Essen plant Bewerbung für Olympische Spiele 2036, 2040 oder 2044
Essen prüft derzeit die Möglichkeit, die Olympischen Spiele in den Jahren 2036, 2040 oder 2044 auszurichten. Lokale Führungskräfte und Sportfunktionäre trafen sich kürzlich, um zu erörtern, wie das Großereignis der Stadt nutzen könnte. Im Mittelpunkt der Gespräche stand auch eine bevorstehende Bürgerabstimmung, mit der die Unterstützung für die Bewerbung gemessen werden soll.

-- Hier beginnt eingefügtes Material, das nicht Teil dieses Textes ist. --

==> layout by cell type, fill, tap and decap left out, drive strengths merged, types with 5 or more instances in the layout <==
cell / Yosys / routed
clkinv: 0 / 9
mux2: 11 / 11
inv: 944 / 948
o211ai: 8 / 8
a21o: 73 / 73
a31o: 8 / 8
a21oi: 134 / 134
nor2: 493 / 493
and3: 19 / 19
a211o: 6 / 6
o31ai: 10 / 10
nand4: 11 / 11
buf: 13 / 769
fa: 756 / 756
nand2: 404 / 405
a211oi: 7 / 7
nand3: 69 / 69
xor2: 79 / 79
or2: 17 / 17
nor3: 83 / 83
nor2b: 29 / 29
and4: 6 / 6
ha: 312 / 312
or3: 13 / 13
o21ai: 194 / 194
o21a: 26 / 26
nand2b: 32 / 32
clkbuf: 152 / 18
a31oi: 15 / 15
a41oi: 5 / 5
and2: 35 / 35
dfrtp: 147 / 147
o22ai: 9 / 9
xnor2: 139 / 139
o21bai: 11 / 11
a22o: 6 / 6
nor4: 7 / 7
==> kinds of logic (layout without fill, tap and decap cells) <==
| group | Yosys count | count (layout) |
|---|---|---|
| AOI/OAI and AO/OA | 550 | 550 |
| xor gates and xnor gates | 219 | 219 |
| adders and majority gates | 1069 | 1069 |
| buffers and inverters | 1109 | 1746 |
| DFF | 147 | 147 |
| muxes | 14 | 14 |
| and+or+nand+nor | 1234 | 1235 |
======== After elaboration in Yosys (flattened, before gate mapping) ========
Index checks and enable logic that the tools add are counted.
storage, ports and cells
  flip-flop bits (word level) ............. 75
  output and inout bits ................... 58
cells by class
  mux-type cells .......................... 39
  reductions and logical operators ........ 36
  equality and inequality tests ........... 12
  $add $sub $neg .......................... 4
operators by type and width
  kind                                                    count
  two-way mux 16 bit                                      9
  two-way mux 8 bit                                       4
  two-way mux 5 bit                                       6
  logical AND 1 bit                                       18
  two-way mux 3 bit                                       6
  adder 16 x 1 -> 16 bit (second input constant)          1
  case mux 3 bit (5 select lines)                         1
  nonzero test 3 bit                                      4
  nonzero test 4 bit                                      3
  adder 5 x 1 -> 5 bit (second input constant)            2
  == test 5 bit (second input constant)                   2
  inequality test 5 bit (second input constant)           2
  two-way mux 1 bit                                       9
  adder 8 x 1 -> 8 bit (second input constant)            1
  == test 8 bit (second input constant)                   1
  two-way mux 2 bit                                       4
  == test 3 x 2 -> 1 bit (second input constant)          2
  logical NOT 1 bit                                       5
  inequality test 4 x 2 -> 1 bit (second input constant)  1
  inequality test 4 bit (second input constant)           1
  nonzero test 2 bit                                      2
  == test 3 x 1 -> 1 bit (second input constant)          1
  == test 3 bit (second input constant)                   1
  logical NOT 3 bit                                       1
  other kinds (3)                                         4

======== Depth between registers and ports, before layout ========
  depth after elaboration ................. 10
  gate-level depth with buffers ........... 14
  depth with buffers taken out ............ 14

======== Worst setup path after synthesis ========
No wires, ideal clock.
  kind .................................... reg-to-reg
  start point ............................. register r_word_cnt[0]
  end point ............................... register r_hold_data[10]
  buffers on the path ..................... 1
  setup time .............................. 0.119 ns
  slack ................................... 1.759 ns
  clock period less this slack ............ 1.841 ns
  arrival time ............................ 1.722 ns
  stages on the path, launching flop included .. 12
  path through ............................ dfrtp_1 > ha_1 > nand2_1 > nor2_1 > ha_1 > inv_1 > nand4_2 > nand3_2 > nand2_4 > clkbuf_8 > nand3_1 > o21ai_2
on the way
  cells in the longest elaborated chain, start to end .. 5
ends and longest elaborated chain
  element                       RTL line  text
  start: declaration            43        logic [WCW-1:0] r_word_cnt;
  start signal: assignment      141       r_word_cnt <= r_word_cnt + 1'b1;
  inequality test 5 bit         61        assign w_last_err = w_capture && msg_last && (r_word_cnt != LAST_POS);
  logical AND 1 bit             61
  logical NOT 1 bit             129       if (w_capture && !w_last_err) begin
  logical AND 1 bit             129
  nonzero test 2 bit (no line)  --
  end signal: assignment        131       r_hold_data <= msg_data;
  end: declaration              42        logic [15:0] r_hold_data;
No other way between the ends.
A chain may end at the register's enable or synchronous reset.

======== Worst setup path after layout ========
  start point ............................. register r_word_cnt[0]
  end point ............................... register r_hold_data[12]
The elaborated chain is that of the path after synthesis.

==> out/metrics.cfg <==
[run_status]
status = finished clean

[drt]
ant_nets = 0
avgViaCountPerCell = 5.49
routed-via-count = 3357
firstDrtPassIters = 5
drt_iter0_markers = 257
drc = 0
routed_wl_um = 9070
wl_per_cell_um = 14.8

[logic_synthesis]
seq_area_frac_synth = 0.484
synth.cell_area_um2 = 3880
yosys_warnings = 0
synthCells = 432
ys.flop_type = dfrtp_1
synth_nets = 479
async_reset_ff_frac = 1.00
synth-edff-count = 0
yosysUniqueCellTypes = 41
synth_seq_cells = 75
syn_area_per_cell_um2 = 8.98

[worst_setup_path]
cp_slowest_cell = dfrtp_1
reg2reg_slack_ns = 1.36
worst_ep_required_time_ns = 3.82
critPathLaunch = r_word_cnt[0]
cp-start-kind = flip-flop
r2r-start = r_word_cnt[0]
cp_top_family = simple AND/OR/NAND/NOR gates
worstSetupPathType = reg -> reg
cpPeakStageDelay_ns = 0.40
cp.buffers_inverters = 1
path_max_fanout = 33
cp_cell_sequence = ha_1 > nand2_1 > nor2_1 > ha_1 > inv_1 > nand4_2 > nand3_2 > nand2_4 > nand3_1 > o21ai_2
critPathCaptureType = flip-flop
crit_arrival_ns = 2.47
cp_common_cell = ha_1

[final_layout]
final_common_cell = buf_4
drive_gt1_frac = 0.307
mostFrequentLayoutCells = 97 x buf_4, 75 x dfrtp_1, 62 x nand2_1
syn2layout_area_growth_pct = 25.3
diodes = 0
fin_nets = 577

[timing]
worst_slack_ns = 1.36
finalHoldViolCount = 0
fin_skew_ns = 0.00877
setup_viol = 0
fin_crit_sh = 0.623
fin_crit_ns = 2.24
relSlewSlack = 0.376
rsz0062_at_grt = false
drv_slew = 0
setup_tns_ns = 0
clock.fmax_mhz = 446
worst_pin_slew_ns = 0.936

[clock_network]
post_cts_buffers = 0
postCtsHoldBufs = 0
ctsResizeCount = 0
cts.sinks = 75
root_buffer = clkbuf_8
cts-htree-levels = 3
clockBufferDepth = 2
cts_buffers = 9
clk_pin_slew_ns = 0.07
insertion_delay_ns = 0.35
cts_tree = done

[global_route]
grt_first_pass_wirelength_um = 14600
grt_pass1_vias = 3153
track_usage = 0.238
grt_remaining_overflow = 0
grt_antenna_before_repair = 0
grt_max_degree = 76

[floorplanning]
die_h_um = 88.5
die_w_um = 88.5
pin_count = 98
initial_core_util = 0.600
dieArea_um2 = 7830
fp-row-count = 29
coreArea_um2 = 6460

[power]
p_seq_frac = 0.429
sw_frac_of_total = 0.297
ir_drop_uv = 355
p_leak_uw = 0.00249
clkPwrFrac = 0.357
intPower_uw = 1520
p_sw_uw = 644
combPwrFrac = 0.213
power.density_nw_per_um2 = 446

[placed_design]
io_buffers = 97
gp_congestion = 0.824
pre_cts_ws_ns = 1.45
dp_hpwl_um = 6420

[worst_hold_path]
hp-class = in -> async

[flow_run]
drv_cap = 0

Am 6. März 2026 nutzte TUSEM Essen ein Heimspiel, um die olympischen Ambitionen der Stadt zu bewerben. Bei der Veranstaltung kamen zentrale Akteure zusammen, darunter Volker Lauer vom Olympischen Trainingszentrum NRW/Rhein-Ruhr, Jonathan Abbenhaus von TUSEM Essen und Oberbürgermeister Thomas Kufen. Sie diskutierten über Essens Potenzial als Gastgeberstadt und die damit verbundenen Vorteile.
Die Stadt hat vier mögliche Austragungsorte für olympische Wettbewerbe identifiziert: das Stadion an der Hafenstraße, die Grugahalle, die Messe Essen sowie das zum UNESCO-Welterbe zählende Gelände der Zeche Zollverein. Die Organisatoren argumentieren, dass die Ausrichtung der Spiele die Sportförderung stärken, die Infrastruktur verbessern und die städtische Entwicklung vorantreiben würde. Zudem könnte das Ereignis den Zusammenhalt in der Region festigen.
Die Bürgerinnen und Bürger können sich in einem Referendum am 19. April 2026 äußern. Die Abstimmung wird entscheiden, ob Essen offiziell eine Bewerbung für einen der drei vorgeschlagenen olympischen Zeiträume einreicht.
Das Ergebnis des Referendums wird über die nächsten Schritte in Essens olympischer Kampagne bestimmen. Bei Erfolg könnte die Bewerbung die Sportstätten und öffentlichen Räume der Stadt nachhaltig verändern. Die Verantwortlichen werden nun die Rückmeldungen der Bevölkerung abwarten, bevor sie weiter voranschreiten.